'Bachelor' Recap: Sean Lowe Didn't Sign Up for This Kind of Crazy
Yeah ... so the premiere of The Bachelor just ended, and I honestly can't decide whether I'm really entertained, embarrassed, or just plain worried as hell for Sean Lowe because of the drama that's going to go down this season.
Ok, scratch that. I know exactly how I feel. I'm pretty much petrified for poor Sean, because he obviously doesn't have the slightest clue what he's gotten himself into as The Bachelor. I'm sorry you guys -- but I'm just not sure he can handle the multiple servings of crazy these chicks are bringing to the table.

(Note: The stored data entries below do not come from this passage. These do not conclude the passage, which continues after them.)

This is an optimization exercise on Yosys and OpenROAD, whose aim is small area, a short achievable clock period and few clock cycles per item, not a production implementation.
At most, simulation tests tie the RTL to the original design; equivalence was not proved.
For runs 4 and 5, only the layout was checked, not whether the RTL still works.

`flow/design.v`:
```
module gcd( input [31:0] a_in,
            input [31:0] b_in,
            input start,
            input reset_n,
            input clk,
            output [31:0] result,
            output done);
  localparam int M = 3;           
  logic [32:0] a, b;              
  logic        fb;                
  logic [4:0]  k;                 
  logic        h;                 
  logic        busy;
  logic        bz;                
  wire k_zero = (k == 5'd0);
  wire a_zero = (a == 33'd0);
  wire a_odd = a[0] ^ a[32];
  wire b_odd = b[0] ^ fb;
  wire [32:0] ag0 = b & a;
  wire [32:0] ap  = b ^ a;
  wire [31:0] ag  = {ag0[31:1], ag0[0] | ap[0]};
  wire cy_g0_1 = ag[1] | (ap[1] & ag[0]);
  wire cy_p0_1 = ap[1] & ap[0];
  wire cy_g0_3 = ag[3] | (ap[3] & ag[2]);
  wire cy_p0_3 = ap[3] & ap[2];
  wire cy_g0_5 = ag[5] | (ap[5] & ag[4]);
  wire cy_p0_5 = ap[5] & ap[4];
  wire cy_g0_7 = ag[7] | (ap[7] & ag[6]);
  wire cy_p0_7 = ap[7] & ap[6];
  wire cy_g0_9 = ag[9] | (ap[9] & ag[8]);
  wire cy_p0_9 = ap[9] & ap[8];
  wire cy_g0_11 = ag[11] | (ap[11] & ag[10]);
  wire cy_p0_11 = ap[11] & ap[10];
  wire cy_g0_13 = ag[13] | (ap[13] & ag[12]);
  wire cy_p0_13 = ap[13] & ap[12];
  wire cy_g0_15 = ag[15] | (ap[15] & ag[14]);
  wire cy_p0_15 = ap[15] & ap[14];
  wire cy_g0_17 = ag[17] | (ap[17] & ag[16]);
  wire cy_p0_17 = ap[17] & ap[16];
  wire cy_g0_19 = ag[19] | (ap[19] & ag[18]);
  wire cy_p0_19 = ap[19] & ap[18];
  wire cy_g0_21 = ag[21] | (ap[21] & ag[20]);
  wire cy_p0_21 = ap[21] & ap[20];
  wire cy_g0_23 = ag[23] | (ap[23] & ag[22]);
  wire cy_p0_23 = ap[23] & ap[22];
  wire cy_g0_25 = ag[25] | (ap[25] & ag[24]);
  wire cy_p0_25 = ap[25] & ap[24];
  wire cy_g0_27 = ag[27] | (ap[27] & ag[26]);
  wire cy_p0_27 = ap[27] & ap[26];
  wire cy_g0_29 = ag[29] | (ap[29] & ag[28]);
  wire cy_p0_29 = ap[29] & ap[28];
  wire cy_g0_31 = ag[31] | (ap[31] & ag[30]);
  wire cy_p0_31 = ap[31] & ap[30];
  wire cy_g1_3 = cy_g0_3 | (cy_p0_3 & cy_g0_1);
  wire cy_p1_3 = cy_p0_3 & cy_p0_1;
  wire cy_g1_7 = cy_g0_7 | (cy_p0_7 & cy_g0_5);
  wire cy_p1_7 = cy_p0_7 & cy_p0_5;
  wire cy_g1_11 = cy_g0_11 | (cy_p0_11 & cy_g0_9);
  wire cy_p1_11 = cy_p0_11 & cy_p0_9;
  wire cy_g1_15 = cy_g0_15 | (cy_p0_15 & cy_g0_13);
  wire cy_p1_15 = cy_p0_15 & cy_p0_13;
  wire cy_g1_19 = cy_g0_19 | (cy_p0_19 & cy_g0_17);
  wire cy_p1_19 = cy_p0_19 & cy_p0_17;
  wire cy_g1_23 = cy_g0_23 | (cy_p0_23 & cy_g0_21);
  wire cy_p1_23 = cy_p0_23 & cy_p0_21;
  wire cy_g1_27 = cy_g0_27 | (cy_p0_27 & cy_g0_25);
  wire cy_p1_27 = cy_p0_27 & cy_p0_25;
  wire cy_g1_31 = cy_g0_31 | (cy_p0_31 & cy_g0_29);
  wire cy_p1_31 = cy_p0_31 & cy_p0_29;
  wire cy_g2_7 = cy_g1_7 | (cy_p1_7 & cy_g1_3);
  wire cy_p2_7 = cy_p1_7 & cy_p1_3;
  wire cy_g2_15 = cy_g1_15 | (cy_p1_15 & cy_g1_11);
  wire cy_p2_15 = cy_p1_15 & cy_p1_11;
  wire cy_g2_23 = cy_g1_23 | (cy_p1_23 & cy_g1_19);
  wire cy_p2_23 = cy_p1_23 & cy_p1_19;
  wire cy_g2_31 = cy_g1_31 | (cy_p1_31 & cy_g1_27);
  wire cy_p2_31 = cy_p1_31 & cy_p1_27;
  wire cy_g3_15 = cy_g2_15 | (cy_p2_15 & cy_g2_7);
  wire cy_p3_15 = cy_p2_15 & cy_p2_7;
  wire cy_g3_31 = cy_g2_31 | (cy_p2_31 & cy_g2_23);
  wire cy_p3_31 = cy_p2_31 & cy_p2_23;
  wire cy_g4_31 = cy_g3_31 | (cy_p3_31 & cy_g3_15);
  wire cy_p4_31 = cy_p3_31 & cy_p3_15;
  wire cy_g5_23 = cy_g2_23 | (cy_p2_23 & cy_g3_15);
  wire cy_p5_23 = cy_p2_23 & cy_p3_15;
  wire cy_g6_11 = cy_g1_11 | (cy_p1_11 & cy_g2_7);
  wire cy_p6_11 = cy_p1_11 & cy_p2_7;
  wire cy_g6_19 = cy_g1_19 | (cy_p1_19 & cy_g3_15);
  wire cy_p6_19 = cy_p1_19 & cy_p3_15;
  wire cy_g6_27 = cy_g1_27 | (cy_p1_27 & cy_g5_23);
  wire cy_p6_27 = cy_p1_27 & cy_p5_23;
  wire cy_g7_5 = cy_g0_5 | (cy_p0_5 & cy_g1_3);
  wire cy_p7_5 = cy_p0_5 & cy_p1_3;
  wire cy_g7_9 = cy_g0_9 | (cy_p0_9 & cy_g2_7);
  wire cy_p7_9 = cy_p0_9 & cy_p2_7;
  wire cy_g7_13 = cy_g0_13 | (cy_p0_13 & cy_g6_11);
  wire cy_p7_13 = cy_p0_13 & cy_p6_11;
  wire cy_g7_17 = cy_g0_17 | (cy_p0_17 & cy_g3_15);
  wire cy_p7_17 = cy_p0_17 & cy_p3_15;
  wire cy_g7_21 = cy_g0_21 | (cy_p0_21 & cy_g6_19);
  wire cy_p7_21 = cy_p0_21 & cy_p6_19;
  wire cy_g7_25 = cy_g0_25 | (cy_p0_25 & cy_g5_23);
  wire cy_p7_25 = cy_p0_25 & cy_p5_23;
  wire cy_g7_29 = cy_g0_29 | (cy_p0_29 & cy_g6_27);
  wire cy_p7_29 = cy_p0_29 & cy_p6_27;
  wire cy_g8_2 = ag[2] | (ap[2] & cy_g0_1);
  wire cy_p8_2 = ap[2] & cy_p0_1;
  wire cy_g8_4 = ag[4] | (ap[4] & cy_g1_3);
  wire cy_p8_4 = ap[4] & cy_p1_3;
  wire cy_g8_6 = ag[6] | (ap[6] & cy_g7_5);
  wire cy_p8_6 = ap[6] & cy_p7_5;
  wire cy_g8_8 = ag[8] | (ap[8] & cy_g2_7);
  wire cy_p8_8 = ap[8] & cy_p2_7;
  wire cy_g8_10 = ag[10] | (ap[10] & cy_g7_9);
  wire cy_p8_10 = ap[10] & cy_p7_9;
  wire cy_g8_12 = ag[12] | (ap[12] & cy_g6_11);
  wire cy_p8_12 = ap[12] & cy_p6_11;
  wire cy_g8_14 = ag[14] | (ap[14] & cy_g7_13);
  wire cy_p8_14 = ap[14] & cy_p7_13;
  wire cy_g8_16 = ag[16] | (ap[16] & cy_g3_15);
  wire cy_p8_16 = ap[16] & cy_p3_15;
  wire cy_g8_18 = ag[18] | (ap[18] & cy_g7_17);
  wire cy_p8_18 = ap[18] & cy_p7_17;
  wire cy_g8_20 = ag[20] | (ap[20] & cy_g6_19);
  wire cy_p8_20 = ap[20] & cy_p6_19;
  wire cy_g8_22 = ag[22] | (ap[22] & cy_g7_21);
  wire cy_p8_22 = ap[22] & cy_p7_21;
  wire cy_g8_24 = ag[24] | (ap[24] & cy_g5_23);
  wire cy_p8_24 = ap[24] & cy_p5_23;
  wire cy_g8_26 = ag[26] | (ap[26] & cy_g7_25);
  wire cy_p8_26 = ap[26] & cy_p7_25;
  wire cy_g8_28 = ag[28] | (ap[28] & cy_g6_27);
  wire cy_p8_28 = ap[28] & cy_p6_27;
  wire cy_g8_30 = ag[30] | (ap[30] & cy_g7_29);
  wire cy_p8_30 = ap[30] & cy_p7_29;
  wire [31:0] cy_G = {cy_g4_31, cy_g8_30, cy_g7_29, cy_g8_28, cy_g6_27, cy_g8_26, cy_g7_25, cy_g8_24, cy_g5_23, cy_g8_22, cy_g7_21, cy_g8_20, cy_g6_19, cy_g8_18, cy_g7_17, cy_g8_16, cy_g3_15, cy_g8_14, cy_g7_13, cy_g8_12, cy_g6_11, cy_g8_10, cy_g7_9, cy_g8_8, cy_g2_7, cy_g8_6, cy_g7_5, cy_g8_4, cy_g1_3, cy_g8_2, cy_g0_1, ag[0]};
  wire [32:0] e = ap ^ {cy_G, 1'b1};        
  wire e_zero = &(a ^ b);                   
  wire swap = e[32] ^ b[32];                
  wire strip  = h || (!a_odd && !b_odd);    
  wire a_even = !a_odd && b_odd;
  wire odd    = a_odd && b_odd;
  logic [32:0] x;
  logic        fx;
  always_comb begin
    if (strip || a_even) begin x = a; fx = a[32]; end
    else if (odd)        begin x = e; fx = 1'b0;  end
    else                 begin x = b; fx = fb;    end
  end
  wire [3:0] xl = x[3:0] ^ {4{fx}};
  logic [32:0] xs;
  always_comb begin
    xs = {x[32], x[32:1]};
    if (strip) xs = {x[32], x[32:1]};
    else if (M >= 4 && xl[3:0] == 4'd0) xs = {{4{x[32]}}, x[32:4]};
    else if (M >= 3 && xl[2:0] == 3'd0) xs = {{3{x[32]}}, x[32:3]};
    else if (M >= 2 && xl[1:0] == 2'd0) xs = {{2{x[32]}}, x[32:2]};
  end
  wire conv = !fx && x[32] && xs[0];
  wire fin = bz || (odd && e_zero);
  assign done   = busy && fin && k_zero;
  assign result = a[31:0] ^ {32{a[32]}};
  always_ff @(posedge clk, negedge reset_n) begin
    if (!reset_n)                  busy <= 1'b0;
    else if (!busy)                busy <= start;
    else if (fin && k_zero)        busy <= 1'b0;
  end
  wire load = !busy && start;
  always_ff @(posedge clk) begin
    b  <= load ? {1'b1, ~b_in} : {xs[32:1], xs[0] & !conv};
    fb <= load | fx | conv;
  end
  always_ff @(posedge clk) begin
    if (load) begin
      a  <= {1'b0, a_in};
      k  <= '0;
      h  <= 1'b0;
      bz <= (b_in == 32'd0);
    end else if (busy && bz) begin
      if (!k_zero) begin
        a <= {a[31:0], a[32]};
        k <= k - 5'd1;
      end
    end else if (busy) begin
      bz <= odd ? e_zero : a_zero;
      if (strip) begin
        a <= b;
        h <= !h;
        if (h) k <= k + 5'd1;
      end else if (a_even || (odd && swap)) begin
        a <= b;
      end
    end
  end
endmodule
```
`flow/flow/run.sh`:
```
#!/bin/bash
# Standard ORFS layout, with the port buffers made of the smallest buffer
# cell and a clock tree without dummy loads.
set -euo pipefail
export BUFFER_PORTS_ARGS="-buffer_cell sky130_fd_sc_hd__buf_1"
export CTS_ARGS="-sink_clustering_enable -repair_clock_nets -dont_use_dummy_load -sink_clustering_size 80 -sink_clustering_max_diameter 400 -buf_list sky130_fd_sc_hd__clkbuf_16"
bash standard.sh > standard_flow.log 2>&1
```
`flow/standard.sh`:
```
#!/bin/bash
# synth_recipe.tcl (not shown) runs the flow's synth.tcl, then flattens the netlist and writes it again
# the make line also repeats each setting of config.mk as NAME=value (left out here)
make -C /OpenROAD-flow-scripts/flow DESIGN_CONFIG=/design/flow/config.mk WORK_HOME=/design/flow/orfs CLKGATE_MAP_FILE= SYNTH_SCRIPT=/design/flow/synth_recipe.tcl "${@:-finish}"
```
`flow/config.mk`:
```
export PLATFORM = sky130hd
export DESIGN_NAME = gcd
export DESIGN_NICKNAME = gcd
export VERILOG_FILES = /design/flow/design.v
export SDC_FILE = /design/flow/constraint.sdc
export NUM_CORES = 4
export LEC_CHECK = 0
export CAP_MARGIN = 20
export CORE_MARGIN = 2
export CORE_UTILIZATION = 40
export GPL_ROUTABILITY_DRIVEN = 0
export PLACE_DENSITY = 0.6
export SETUP_SLACK_MARGIN = 0.6
export SLEW_MARGIN = 20
```
`flow/constraint.sdc`:
```
create_clock -name core_clock -period 4.0 [get_ports {clk}]
set_input_delay 0.8000 -clock core_clock [delete_from_list [all_inputs] [get_ports {clk}]]
set_output_delay 0.8000 -clock core_clock [all_outputs]
set_load 0.01 [all_outputs]
```
==> impl_metrics.prom, run 1 <==
# TYPE chip_impl_metric gauge
chip_impl_info{name="run_status",value="finished clean"} 1
chip_impl_metric{name="clk-insertion-delay-late",unit="ns"} 0.35
chip_impl_info{name="critical_path.top_delay_family",value="compound AO/OA/AOI/OAI gates"} 1
chip_impl_info{name="tritoncts",value="yes"} 1
chip_impl_metric{name="final_cell_count_no_fill",unit=""} 1118
chip_impl_metric{name="yosys.cell_types.count",unit=""} 68
chip_impl_metric{name="number_of_enable_type_register_cells_in_the_synthesized_netlist",unit=""} 33
chip_impl_metric{name="setup-tns-final",unit="ns"} 0
chip_impl_metric{name="cp_slowest_stage_delay",unit="ns"} 0.53
chip_impl_metric{name="wirelength",unit="µm"} 20900
chip_impl_metric{name="numPlacedInstances",unit=""} 1079
chip_impl_metric{name="rows",unit=""} 46
chip_impl_info{name="critPathKind",value="flip-flop to flip-flop"} 1
chip_impl_metric{name="grt_max_degree",unit=""} 66
chip_impl_metric{name="cts_made_buffers",unit=""} 9
chip_impl_metric{name="fin_skew",unit="ns"} 0.0156
chip_impl_info{name="setup.worst_path.start_class",value="flip-flop"} 1
chip_impl_info{name="grt_setup_unrepaired",value="yes"} 1
chip_impl_metric{name="dr_wl_met2",unit="µm"} 9440
chip_impl_info{name="cts-root-buf",value="clkbuf_16"} 1
chip_impl_info{name="crit_path_end_kind",value="flip-flop"} 1
chip_impl_metric{name="dpl.hpwl",unit="µm"} 15100
chip_impl_metric{name="drtAntennaViolNets",unit=""} 0
chip_impl_metric{name="synth_area_per_cell",unit="µm²"} 8.08
chip_impl_metric{name="proportion_of_layout_cells_with_a_drive_suffix_above_1",unit="%"} 14.5
chip_impl_metric{name="num_antenna_cells",unit=""} 0
chip_impl_metric{name="detail_route.vias_per_cell",unit=""} 5.71
chip_impl_info{name="crit_slowest_cell",value="fa_2"} 1
chip_impl_metric{name="final_nets",unit=""} 1023
chip_impl_metric{name="h-tree-depth",unit=""} 3
chip_impl_metric{name="relative_slew_slack",unit="%"} 36.6
chip_impl_info{name="critical_path.cell_chain",value="ha_4, a21oi_2, o21ai_2, a221oi_4, o21ai_4, a21oi_4, o21bai_4, nand2_2, nand2b_1, fa_2, nand2_1, a21oi_1, a21oi_2, buf_4, a211oi_2, nor2_1, a21oi_1"} 1
chip_impl_info{name="synth-main-ff-cell",value="dfxtp_1"} 1
chip_impl_metric{name="clk_pin_slew",unit="ns"} 0.06
chip_impl_metric{name="synthesized_instance_count",unit=""} 784
chip_impl_info{name="synth.most_common_cell",value="nand2_1"} 1
chip_impl_metric{name="clock_sinks",unit=""} 75
chip_impl_info{name="route.top_layer_used",value="met4"} 1
chip_impl_metric{name="placement.cell_area",unit="mm²"} 0.00704
chip_impl_metric{name="grt_pass1_vias",unit=""} 5882
chip_impl_metric{name="floorplan.die_area",unit="mm²"} 0.0169
chip_impl_metric{name="layout_min_cycle_time",unit="ns"} 3.29
chip_impl_metric{name="report.final.setup_viol",unit=""} 0
chip_impl_metric{name="tightestPinTransition",unit="ns"} 0.944
chip_impl_metric{name="globalRouteTotalUtil",unit="%"} 25.1
chip_impl_metric{name="detail_route.drc_violations",unit=""} 0
chip_impl_metric{name="area_delta_synth_final",unit="%"} 22.6
chip_impl_metric{name="wl_per_cell",unit="µm"} 18.7
chip_impl_info{name="synthTopCellsByCount",value="nand2_1, a21oi_1, nor2_1, o21ai_0, dfxtp_1"} 1
chip_impl_metric{name="vias",unit=""} 6387
chip_impl_metric{name="worstPathMaxFanout",unit=""} 3
chip_impl_metric{name="mappedNetlistNets",unit=""} 903
chip_impl_metric{name="timing.critical_path.required",unit="ns"} 4.27
chip_impl_metric{name="firstDrtPassIters",unit=""} 5
chip_impl_metric{name="fmax",unit="GHz"} 0.304
chip_impl_metric{name="final_hold_viol_count",unit=""} 0
chip_impl_info{name="yosysTopAreaCell",value="edfxtp_1"} 1
chip_impl_metric{name="grt_first_pass_wirelength",unit="µm"} 32400
chip_impl_metric{name="ios",unit=""} 100
chip_impl_metric{name="fin_crit_sh",unit="%"} 82.2
chip_impl_metric{name="die_w",unit="µm"} 130
chip_impl_metric{name="gr-total-overflow",unit=""} 0
chip_impl_metric{name="start_util",unit="%"} 40.3
chip_impl_metric{name="chip_height",unit="µm"} 130
chip_impl_metric{name="cap_viol_max_count",unit=""} 0
chip_impl_metric{name="routedLengthMet1",unit="µm"} 9380
chip_impl_info{name="worst_hold_path_type",value="primary input to async pin"} 1
chip_impl_metric{name="bufs_and_invs_on_worst_path",unit=""} 1
chip_impl_metric{name="io_buffers",unit=""} 99
chip_impl_metric{name="postSynthRegisterBits",unit=""} 75
chip_impl_metric{name="final_area",unit="mm²"} 0.00777
chip_impl_metric{name="drt_iter0_drc",unit=""} 545
chip_impl_metric{name="yosys_warnings",unit=""} 1
chip_impl_info{name="top_area_cells_in_the_synthesized_netlist",value="edfxtp_1, dfxtp_1, ha_1"} 1
chip_impl_metric{name="route.met3.wl",unit="µm"} 1590
chip_impl_metric{name="antenna_found_initial",unit=""} 0
chip_impl_metric{name="cts_hold_buffers",unit=""} 0
chip_impl_metric{name="worst_ep_arrival_time",unit="ns"} 3.56
chip_impl_metric{name="synth.yosys.seq_area_share",unit="%"} 29.0
chip_impl_metric{name="cts-root-to-sink-buffers",unit=""} 2
chip_impl_metric{name="synth.cell_area",unit="mm²"} 0.00634
chip_impl_metric{name="synth_top_cell_area_share",unit="%"} 15.6
chip_impl_metric{name="async_reset_ff_share",unit="%"} 1.33
chip_impl_metric{name="drv_slew",unit=""} 0
chip_impl_metric{name="core_area",unit="mm²"} 0.0157
-- cells in the final DEF, fill, tap and decap left out, types with 21 or more instances in the layout --
master / count
ha_1: 26
nand2_1: 108
edfxtp_1: 33
buf_1: 99
xor2_1: 33
buf_4: 59
a211oi_1: 21
nor3_1: 21
o21ai_0: 46
inv_1: 27
nor2_1: 67
xnor2_1: 22
a21oi_1: 72
a22oi_1: 27
dfxtp_1: 38
-- worst reg2reg max path, cell delays in order (launching register included) --
cell	delay, ns
edfxtp_1	0.42
ha_4	0.25
a21oi_2	0.14
o21ai_2	0.10
a221oi_4	0.30
o21ai_4	0.13
a21oi_4	0.19
o21bai_4	0.10
nand2_2	0.08
nand2b_1	0.08
fa_2	0.53
nand2_1	0.04
a21oi_1	0.19
a21oi_2	0.07
buf_4	0.16
a211oi_2	0.23
nor2_1	0.07
a21oi_1	0.12
-- logic make-up (layout without fill, tap and decap cells) --
logic type      Yosys count  after routing  share of synthesized area, %
buf+inv                  81            199                          5.19
fa+ha+maj                52             52                          12.3
simple gates            259            259                          18.5
xor+xnor                 58             58                          8.43
compound gates          253            253                          25.7
flops                    75             75                          29.0
mux                       6              6                         0.967
-- cell type report --
class	count	area, µm²
fillers	1610	7940
clock buffers	9	225
multi-input cells	628	4480
inverters	31	119
well taps	216	270
repair buffers	159	835
flip-flops and latches	75	1840
-- layer usage --
metal / vias to the layer above / GRT usage [%]
li1: 3079 / -
met1: 3032 / 34.1
met2: 233 / 39.3
met3: 43 / 6.11
met4: 0 / 8.29
met5: - / 0
-- registers in the layout, indices dropped and copies added (netlist names) --
name and count:
b 33, busy 1, bz 1, k 5, fb 1, h 1
a 33
-- metrics by stage --
| stage | hold slack (ns) | util, % | setup slack, ns |
|---|---|---|---|
| floorplan | 0.471 | - | 0.582 |
| global placement | 0.485 | 44.8 | 0.209 |
| detailed placement | 0.497 | 44.8 | 0.267 |
| CTS | 0.208 | 47.9 | 0.603 |
| global route | 0.210 | 49.5 | 0.511 |
| finish | 0.209 | 49.5 | 0.711 |
-- repair_timing --
| item | in CTS | in global routing |
|---|---|---|
| buffers inserted | 18 | 12 |
| pin swaps | 14 | 28 |
| endpoints found under the setup margin | 14 | 17 |
| resized for setup | 23 | 28 |
| hold endpoints to repair | 0 | 0 |
-- worst paths after layout --
path / from / endpoint / slack [ns] / depth (start not counted)
hold reg to reg: k[4]$_SDFFE_PP0P_ / k[4]$_SDFFE_PP0P_ / 0.51 / 2
setup reg to reg: a[11]$_DFFE_PP_ / b[25]$_DFF_P_ / 0.71 / 17
max in group asynchronous: reset_n / busy$_DFF_PN0_ / 3.68 / 1
hold / removal: reset_n / busy$_DFF_PN0_ / 0.21 / 1
setup / recovery: a[11]$_DFFE_PP_ / b[25]$_DFF_P_ / 0.71 / 17
min in group core_clock: k[4]$_SDFFE_PP0P_ / k[4]$_SDFFE_PP0P_ / 0.51 / 2
Testbench counts, summed over its fixed seeds: cycles 53,893, items 2,400.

I mean, the poor dude had to have Arie Luyendyk, Jr. give him kissing lessons before he met the ladies (yes, I know that term doesn't apply to all 26 women on the show), so right off the bat, it's pretty clear that Sean may possibly be even more naive than he was on Emily Maynard's season of The Bachelorette. (Blesssss his hearrrrt.)
And as soon as the limos started pulling up, it was pretty apparent that for a good majority of these gals, the crazy train left the station a long time ago.
Let's discuss a few of the women who definitely made a lasting impression tonight, which is not necessarily a good thing.
Ashley -- Um, yeah -- the Fifty Shades of Grey girl. Seriously? Did she not watch one single episode of The Bachelorette? Sean Lowe may be a lot of things, but Christian Grey is not one of them. He had NO idea what to do with that tie, and he didn't want to find out what she had in mind either.
Tierra -- Tierra? Tiara? Whatever. She showed Sean her tattoo, he ran inside the house and had a little chit-chat with Chris Harrison about breaking the rules, came back out and gave her the first rose, and BOOM! He christened her as the most hated girl in the house before the party even got started. Enter this season's Courtney Robertson.
Lindsay -- The girl showed up in a wedding gown. And then she got stupid drunk in said wedding gown and made a complete ass of herself -- and he still kept her around. (???)
AshLee -- The professional organizer who has a really cool way of spelling a very common name. Dude, did she even get a rose tonight? I'm totally confused and couldn't keep tabs on everyone because Sean kept handing out roses like tic-tacs throughout the night.
Kacie B. -- Ahh, yes. Sweet Kacie B. Love her. Loved her on Ben's season, and Sean is an idiot if he doesn't love her on his season. If she isn't his type, no one is. (Of course, he already gave her the friend card, so I'm not predicting wedding bells for the two of them.)
Man, considering how all over the place these women are and it's only the first night, I can't wait to see how the rest of the season plays out. And judging from the previews, there will be more than enough tears, ambulances, cat fights, and insane drama to make Sean Lowe's journey way more interesting than any of us probably expect it to be.
Who do you think was the craziest girl of the night? And do you have a favorite yet?